Un an après le gros succès public et critique de Stranger Things, la saison 2 débarque sur Netflix.

On avait quitté Eleven dans l’Upside Down alors que Will, Mike, Dustin et Lucas avaient quasi sauvé le monde ou du moins la ville de Hawkins. On se retrouve un an après les événements et Mike continue d’avoir les mêmes visions que lors du dernier épisode.

Pour ce retour, Stranger Things nous présente un prégénérique efficace qui ouvre une nouvelle intrigue qui ne sera pas traitée lors de ces deux premiers épisodes. On part alors sur des bases intéressantes ! Le potentiel semble vraiment là après 2 épisodes. On redoutait un gros fan service avec des références appuyés que ce soit vers la saison 1 ou l’époque des 80s. Si pour ce dernier point, les films cités sont toujours bien présents, pour les coups de coude envers la saison 1, on reste vraiment dans la séquelle propre et inspirée.

Ce premier épisode prend le pari de raconter un post-traumatisme. A la manière d’un 13 Reasons Why, on comprend et on saisit l’importance de l’absence de quelqu’un chez les personnages. Que ce soit Barb chez Nancy ou Eleven chez Mike, il y a un vrai manque qui s’est installée. Cette absence est plutôt bien gérée avec une lente montée en puissance du traumatisme pour le spectateur alors qu’on comprend que les personnages vivent avec depuis un an. Pour les autres personnages, on installe de nouveaux enjeux qui s’insèrent avec justesse dans l’ambiance. La nouvelle élève, Max, apporte un peu de fraîcheur et de nouvelles interactions entre les garçons, et Bob (Sean Astin, Les Goonies, Le Seigneur des Anneaux), le nouvel amour de Joyce (Winona Ryder) est celui par qui le calme et la sérénité arrivent pour la famille de Will. Le shérif Hopper découvre des champs de citrouilles détruits par un mystérieux mal qui semble s’étendre….

stranger things 2

Chacun a son intrigue et son développement, ce qui a le mérite d’éclater les points de vue et de voir le temps défiler rapidement. Les rares liens avec l’univers développé dans la saison 1 (ou dans le 1 puisque la saison 2 de Stranger Things se titre Stranger Things 2, comme si la série n’en était plus une) sont vraiment distillés (on continue d’explorer l’Upside Down du côté des scientifiques et on découvre où se trouve Eleven). Cet épisode 1 introduit donc parfaitement le concept de suite avec des personnages qui ne refusent pas leur passé.
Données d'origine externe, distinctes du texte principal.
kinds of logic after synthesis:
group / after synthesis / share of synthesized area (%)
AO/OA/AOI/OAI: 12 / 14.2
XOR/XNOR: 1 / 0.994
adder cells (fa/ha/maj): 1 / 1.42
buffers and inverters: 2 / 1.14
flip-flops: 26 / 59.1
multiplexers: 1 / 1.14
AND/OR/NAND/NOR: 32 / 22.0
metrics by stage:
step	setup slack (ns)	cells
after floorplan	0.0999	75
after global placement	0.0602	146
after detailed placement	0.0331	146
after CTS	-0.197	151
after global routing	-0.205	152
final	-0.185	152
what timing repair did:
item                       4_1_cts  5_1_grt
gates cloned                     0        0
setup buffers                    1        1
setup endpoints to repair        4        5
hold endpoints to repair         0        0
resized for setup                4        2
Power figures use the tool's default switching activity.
L’épisode 2 continue sur cette lancée. Depuis la révélation de l’épisode précédent, on est face à des trous dans le scénario que cet épisode efface. En plus de combler le gap de temps entre la saison 1 et la saison 2, l’épisode permet de développer encore mieux les rapports entre certains personnages. Et chez les garçons, Max continue de bousculer leurs relations. En ce soir d’Halloween, chacun y va de sa soirée. Si Nancy continue de penser à Barb, Jonathan se cherche une place, Joyce est toujours à deux doigts de craquer et Hopper gère deux problèmes de plus en plus importants. La maîtrise du scénario est plutôt bonne dans cet épisode puisqu’il distille encore un peu d’informations sans jamais forcer le trait. On sent une progression tout en sentant une montée en puissance des enjeux. Et si les références forcées envers les années 80 sont encore présentes (avait-on vraiment des jeunes aussi contents de leur culture?), c’est désormais une marque de fabrique incontournable qu’il faudra supporter.
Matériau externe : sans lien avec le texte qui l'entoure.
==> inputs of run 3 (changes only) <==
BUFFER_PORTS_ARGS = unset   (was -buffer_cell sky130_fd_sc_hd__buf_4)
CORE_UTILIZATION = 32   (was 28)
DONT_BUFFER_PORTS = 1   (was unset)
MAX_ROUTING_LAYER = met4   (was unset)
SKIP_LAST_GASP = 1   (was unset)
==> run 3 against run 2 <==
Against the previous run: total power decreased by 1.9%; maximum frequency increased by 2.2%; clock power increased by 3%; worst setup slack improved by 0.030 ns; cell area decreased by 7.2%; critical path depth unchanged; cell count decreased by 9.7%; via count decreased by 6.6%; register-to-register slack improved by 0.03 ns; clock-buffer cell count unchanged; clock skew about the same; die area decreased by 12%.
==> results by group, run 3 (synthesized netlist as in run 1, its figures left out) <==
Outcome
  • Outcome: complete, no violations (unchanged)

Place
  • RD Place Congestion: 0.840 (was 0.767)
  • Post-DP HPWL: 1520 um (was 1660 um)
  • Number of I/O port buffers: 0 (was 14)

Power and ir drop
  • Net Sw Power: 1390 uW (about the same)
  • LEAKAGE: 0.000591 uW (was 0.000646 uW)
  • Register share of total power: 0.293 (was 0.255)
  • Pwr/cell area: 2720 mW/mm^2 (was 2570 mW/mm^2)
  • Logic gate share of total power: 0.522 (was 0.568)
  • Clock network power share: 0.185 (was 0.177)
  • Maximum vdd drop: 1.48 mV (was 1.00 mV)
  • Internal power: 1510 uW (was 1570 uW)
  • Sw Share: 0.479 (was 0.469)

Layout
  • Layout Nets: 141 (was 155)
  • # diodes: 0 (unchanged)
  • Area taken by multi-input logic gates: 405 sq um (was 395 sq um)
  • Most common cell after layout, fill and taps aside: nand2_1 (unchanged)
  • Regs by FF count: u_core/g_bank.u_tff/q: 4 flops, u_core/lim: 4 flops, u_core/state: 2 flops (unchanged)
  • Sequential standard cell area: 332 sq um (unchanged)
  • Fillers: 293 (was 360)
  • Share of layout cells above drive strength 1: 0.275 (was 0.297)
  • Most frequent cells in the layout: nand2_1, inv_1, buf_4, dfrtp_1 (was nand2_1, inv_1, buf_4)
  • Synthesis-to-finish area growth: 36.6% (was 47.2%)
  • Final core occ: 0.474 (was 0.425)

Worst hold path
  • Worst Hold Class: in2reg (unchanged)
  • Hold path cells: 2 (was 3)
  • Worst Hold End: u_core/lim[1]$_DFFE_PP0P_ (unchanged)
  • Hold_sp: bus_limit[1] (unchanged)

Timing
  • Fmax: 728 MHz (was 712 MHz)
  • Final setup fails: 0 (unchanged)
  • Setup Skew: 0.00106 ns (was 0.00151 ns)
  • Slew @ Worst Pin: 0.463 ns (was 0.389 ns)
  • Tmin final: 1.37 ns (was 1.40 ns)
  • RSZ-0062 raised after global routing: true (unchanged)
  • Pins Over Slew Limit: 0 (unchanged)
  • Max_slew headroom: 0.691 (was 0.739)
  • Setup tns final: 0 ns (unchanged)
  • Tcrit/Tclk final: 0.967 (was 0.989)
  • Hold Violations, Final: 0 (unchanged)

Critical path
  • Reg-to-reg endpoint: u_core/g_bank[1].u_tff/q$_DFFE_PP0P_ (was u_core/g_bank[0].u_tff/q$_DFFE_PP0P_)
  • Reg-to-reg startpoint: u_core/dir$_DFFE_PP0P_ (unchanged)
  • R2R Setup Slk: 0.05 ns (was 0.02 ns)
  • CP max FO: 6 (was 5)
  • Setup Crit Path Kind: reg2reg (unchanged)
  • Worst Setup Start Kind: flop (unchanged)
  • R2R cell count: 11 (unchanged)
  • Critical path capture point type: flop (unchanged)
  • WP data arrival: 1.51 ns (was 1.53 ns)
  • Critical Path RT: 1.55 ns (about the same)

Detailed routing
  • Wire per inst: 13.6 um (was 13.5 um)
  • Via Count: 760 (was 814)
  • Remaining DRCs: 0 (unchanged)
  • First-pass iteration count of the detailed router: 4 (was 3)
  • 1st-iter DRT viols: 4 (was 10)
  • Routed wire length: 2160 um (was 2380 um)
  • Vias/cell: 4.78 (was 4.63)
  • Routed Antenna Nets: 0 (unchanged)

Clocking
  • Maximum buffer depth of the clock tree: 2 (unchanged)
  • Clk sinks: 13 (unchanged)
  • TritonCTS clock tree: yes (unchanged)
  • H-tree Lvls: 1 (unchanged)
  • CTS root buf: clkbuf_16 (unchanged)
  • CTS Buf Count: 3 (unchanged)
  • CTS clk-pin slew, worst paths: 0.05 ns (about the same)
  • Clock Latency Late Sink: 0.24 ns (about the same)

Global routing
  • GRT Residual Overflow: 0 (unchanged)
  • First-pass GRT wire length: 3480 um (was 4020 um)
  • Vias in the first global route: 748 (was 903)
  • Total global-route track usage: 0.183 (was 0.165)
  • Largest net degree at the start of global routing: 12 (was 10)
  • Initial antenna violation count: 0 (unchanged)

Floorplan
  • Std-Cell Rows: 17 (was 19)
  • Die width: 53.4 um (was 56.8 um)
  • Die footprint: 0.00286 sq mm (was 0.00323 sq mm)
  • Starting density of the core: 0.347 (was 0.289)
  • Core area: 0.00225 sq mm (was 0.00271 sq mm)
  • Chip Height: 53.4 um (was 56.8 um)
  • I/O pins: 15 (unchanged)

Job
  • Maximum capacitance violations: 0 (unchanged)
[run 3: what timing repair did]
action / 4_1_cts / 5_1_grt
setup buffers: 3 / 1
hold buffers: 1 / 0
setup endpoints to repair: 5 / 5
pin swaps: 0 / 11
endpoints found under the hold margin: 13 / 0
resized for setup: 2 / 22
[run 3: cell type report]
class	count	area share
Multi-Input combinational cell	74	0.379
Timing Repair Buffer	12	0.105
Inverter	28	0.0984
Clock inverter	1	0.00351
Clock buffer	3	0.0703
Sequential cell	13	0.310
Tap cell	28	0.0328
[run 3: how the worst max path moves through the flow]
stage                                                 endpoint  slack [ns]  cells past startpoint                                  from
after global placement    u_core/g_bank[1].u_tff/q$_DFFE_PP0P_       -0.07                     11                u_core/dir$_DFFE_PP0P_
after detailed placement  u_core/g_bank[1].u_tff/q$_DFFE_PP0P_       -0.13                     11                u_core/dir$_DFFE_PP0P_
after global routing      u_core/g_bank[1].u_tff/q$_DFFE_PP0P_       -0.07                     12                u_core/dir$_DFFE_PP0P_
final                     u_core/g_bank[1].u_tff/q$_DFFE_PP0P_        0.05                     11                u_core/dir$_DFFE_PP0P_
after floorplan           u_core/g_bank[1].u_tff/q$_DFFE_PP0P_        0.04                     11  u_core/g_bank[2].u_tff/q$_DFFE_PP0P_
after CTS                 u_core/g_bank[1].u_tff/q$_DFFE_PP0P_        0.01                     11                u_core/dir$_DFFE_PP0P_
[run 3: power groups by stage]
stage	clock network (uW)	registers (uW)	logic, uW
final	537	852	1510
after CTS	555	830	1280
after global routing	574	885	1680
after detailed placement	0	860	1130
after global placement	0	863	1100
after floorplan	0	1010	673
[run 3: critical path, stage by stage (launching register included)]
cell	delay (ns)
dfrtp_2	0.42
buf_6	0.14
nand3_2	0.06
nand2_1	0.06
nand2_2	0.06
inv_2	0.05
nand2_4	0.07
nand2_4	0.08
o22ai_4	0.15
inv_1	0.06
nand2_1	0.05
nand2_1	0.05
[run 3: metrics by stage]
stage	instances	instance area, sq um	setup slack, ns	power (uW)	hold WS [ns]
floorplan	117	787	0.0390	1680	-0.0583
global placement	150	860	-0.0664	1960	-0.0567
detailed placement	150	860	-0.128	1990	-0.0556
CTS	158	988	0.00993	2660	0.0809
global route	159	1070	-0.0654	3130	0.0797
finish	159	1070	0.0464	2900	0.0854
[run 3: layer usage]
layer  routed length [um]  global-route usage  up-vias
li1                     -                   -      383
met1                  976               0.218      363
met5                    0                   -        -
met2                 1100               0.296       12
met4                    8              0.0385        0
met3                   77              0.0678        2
Esthétiquement parfaite, la série est consciente de l’univers qu’elle a développé et ne s’attache pas à ressasser et à nous redonner des choses déjà-vues. L’épisode 1 aurait pu très bien nous faire un gros appel du pied avec Eleven revenant sous les faisceaux de lumières des garçons, il n’en est rien. Les frères Duffer réussissent le pari de démarrer un autre chapitre vraiment différent. Il reste encore 7 épisodes pour développer cette saison 2 qui commence sur de bons rails. On ne sait encore rien, les personnages avancent à l’aveugle et nous, spectateurs, restons à l’affût.